WHAT YOU SHOULD DO ::
From the records below, determine the number of lines containing "localparam". Output that number alone.

INFORMATION PROVIDED ::
■ ■ ■
`src/rtl/time_keeper_if.sv`:
```
// Bundles the tick, set buttons and time outputs of the time keeper.
// The master side drives ticks/buttons; the slave side is the clock itself.
interface time_keeper_if;
  logic       hit;
  logic       btn_min;
  logic       btn_hour;
  logic [5:0] minutes;
  logic [4:0] hours;
  logic       set_active;
  logic       day_wrap;

  modport master (
    output hit, btn_min, btn_hour,
    input  minutes, hours, set_active, day_wrap
  );

  modport slave (
    input  hit, btn_min, btn_hour,
    output minutes, hours, set_active, day_wrap
  );
endinterface

```
`src/rtl/time_keeper.sv`:
```
// Minute/hour time-of-day counter with press-and-hold setting buttons.
// Each button runs its own IDLE/DELAY/REPEAT FSM producing increment pulses.
module time_keeper #(
  parameter int unsigned HOLD_DELAY    = 50_000_000,
  parameter int unsigned REPEAT_PERIOD = 20_000_000
) (
  input  logic          ck,
  input  logic          reset,
  time_keeper_if.slave  bus
);

  localparam logic [1:0] ST_IDLE   = 2'd0;
  localparam logic [1:0] ST_DELAY  = 2'd1;
  localparam logic [1:0] ST_REPEAT = 2'd2;

  localparam logic [31:0] HOLD_LAST   = 32'(HOLD_DELAY - 1);
  localparam logic [31:0] REPEAT_LAST = 32'(REPEAT_PERIOD - 1);

  logic [1:0]       btn;
  logic [1:0][1:0]  state_q, state_d;
  logic [1:0][31:0] timer_q, timer_d;
  logic [1:0]       inc;

  logic [5:0] minutes_q, minutes_d;
  logic [4:0] hours_q, hours_d;
  logic       set_active_q, set_active_d;
  logic       day_wrap_q, day_wrap_d;

  logic       hit_ok;
  logic [5:0] minutes_next;
  logic [4:0] hours_next;

  // index 0 is the minute button, index 1 the hour button
  assign btn = {bus.btn_hour, bus.btn_min};

  always_comb begin
    state_d = state_q;
    timer_d = timer_q;
    inc     = '0;
    for (int i = 0; i < 2; i++) begin
      case (state_q[i])
        ST_IDLE: begin
          if (btn[i]) begin
            inc[i]     = 1'b1;
            timer_d[i] = '0;
            state_d[i] = ST_DELAY;
          end
        end
        ST_DELAY: begin
          if (!btn[i]) begin
            timer_d[i] = '0;
            state_d[i] = ST_IDLE;
          end else if (timer_q[i] == HOLD_LAST) begin
            inc[i]     = 1'b1;
            timer_d[i] = '0;
            state_d[i] = ST_REPEAT;
          end else begin
            timer_d[i] = timer_q[i] + 32'd1;
          end
        end
        ST_REPEAT: begin
          if (!btn[i]) begin
            timer_d[i] = '0;
            state_d[i] = ST_IDLE;
          end else if (timer_q[i] == REPEAT_LAST) begin
            inc[i]     = 1'b1;
            timer_d[i] = '0;
          end else begin
            timer_d[i] = timer_q[i] + 32'd1;
          end
        end
        default: begin
          timer_d[i] = '0;
          state_d[i] = ST_IDLE;
        end
      endcase
    end
  end

  // Ticks are dropped while any button is being serviced, including the press cycle
  always_comb begin
    minutes_next = (minutes_q >= 6'd59) ? 6'd0 : minutes_q + 6'd1;
    hours_next   = (hours_q >= 5'd23) ? 5'd0 : hours_q + 5'd1;
    set_active_d = (state_d[0] != ST_IDLE) || (state_d[1] != ST_IDLE);
    hit_ok       = bus.hit && !set_active_q && !set_active_d;

    minutes_d  = minutes_q;
    hours_d    = hours_q;
    day_wrap_d = 1'b0;
    if (hit_ok) begin
      minutes_d = minutes_next;
      if (minutes_q >= 6'd59) begin
        hours_d    = hours_next;
        day_wrap_d = (hours_q >= 5'd23);
      end
    end else begin
      if (inc[0]) minutes_d = minutes_next;
      if (inc[1]) hours_d   = hours_next;
    end
  end

  always_ff @(posedge ck) begin
    if (!reset) begin
      state_q      <= {ST_IDLE, ST_IDLE};
      timer_q      <= '0;
      minutes_q    <= '0;
      hours_q      <= '0;
      set_active_q <= 1'b0;
      day_wrap_q   <= 1'b0;
    end else begin
      state_q      <= state_d;
      timer_q      <= timer_d;
      minutes_q    <= minutes_d;
      hours_q      <= hours_d;
      set_active_q <= set_active_d;
      day_wrap_q   <= day_wrap_d;
    end
  end

  assign bus.minutes    = minutes_q;
  assign bus.hours      = hours_q;
  assign bus.set_active = set_active_q;
  assign bus.day_wrap   = day_wrap_q;

endmodule

```
`src/flat_wrapper.sv`:
```
// flat-port wrapper written by rule: the top's interface ports become plain ports
module time_keeper_flat 
#(
  parameter int unsigned HOLD_DELAY    = 50_000_000,
  parameter int unsigned REPEAT_PERIOD = 20_000_000
)
  (ck, reset, bus_hit, bus_btn_min, bus_btn_hour, bus_minutes, bus_hours, bus_set_active, bus_day_wrap);
  time_keeper_if bus_i ();
  input  logic ck;
  input  logic reset;
  input wire logic [$bits(bus_i.hit)-1:0] bus_hit;
  input wire logic [$bits(bus_i.btn_min)-1:0] bus_btn_min;
  input wire logic [$bits(bus_i.btn_hour)-1:0] bus_btn_hour;
  output wire logic [$bits(bus_i.minutes)-1:0] bus_minutes;
  output wire logic [$bits(bus_i.hours)-1:0] bus_hours;
  output wire logic [$bits(bus_i.set_active)-1:0] bus_set_active;
  output wire logic [$bits(bus_i.day_wrap)-1:0] bus_day_wrap;
  assign bus_i.hit = bus_hit;
  assign bus_i.btn_min = bus_btn_min;
  assign bus_i.btn_hour = bus_btn_hour;
  assign bus_minutes = bus_i.minutes;
  assign bus_hours = bus_i.hours;
  assign bus_set_active = bus_i.set_active;
  assign bus_day_wrap = bus_i.day_wrap;
  time_keeper #(.HOLD_DELAY(HOLD_DELAY), .REPEAT_PERIOD(REPEAT_PERIOD)) u_core (.ck(ck), .reset(reset), .bus(bus_i));
endmodule
```
`config.mk`:
```
export PLATFORM = sky130hd
export DESIGN_NAME = time_keeper_flat
export DESIGN_NICKNAME = d
export VERILOG_FILES = /design/src/rtl/time_keeper_if.sv /design/src/rtl/time_keeper.sv /design/src/flat_wrapper.sv
export SDC_FILE = /design/constraint.sdc
export NUM_CORES = 1
export LEC_CHECK = 0
export CAP_MARGIN = 40
export CORE_UTILIZATION = 60
export DETAILED_ROUTE_END_ITERATION = 7
export PLACE_DENSITY = 0.79
export RECOVER_POWER = 100
export SLEW_MARGIN = 20
export SYNTH_ARGS = -nofsm -noshare
export SYNTH_HDL_FRONTEND = slang
export SYNTH_SLANG_ARGS = --single-unit
export TNS_END_PERCENT = 1
```
`constraint.sdc`:
```
create_clock -name ck -period 2.9 [get_ports ck]
set_input_delay 0.29 -clock ck [delete_from_list [all_inputs] [get_ports ck]]
set_output_delay 0.29 -clock ck [all_outputs]
set_load 0.005 [all_outputs]
```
■ ■ ■
WRITTEN ANSWER ::
5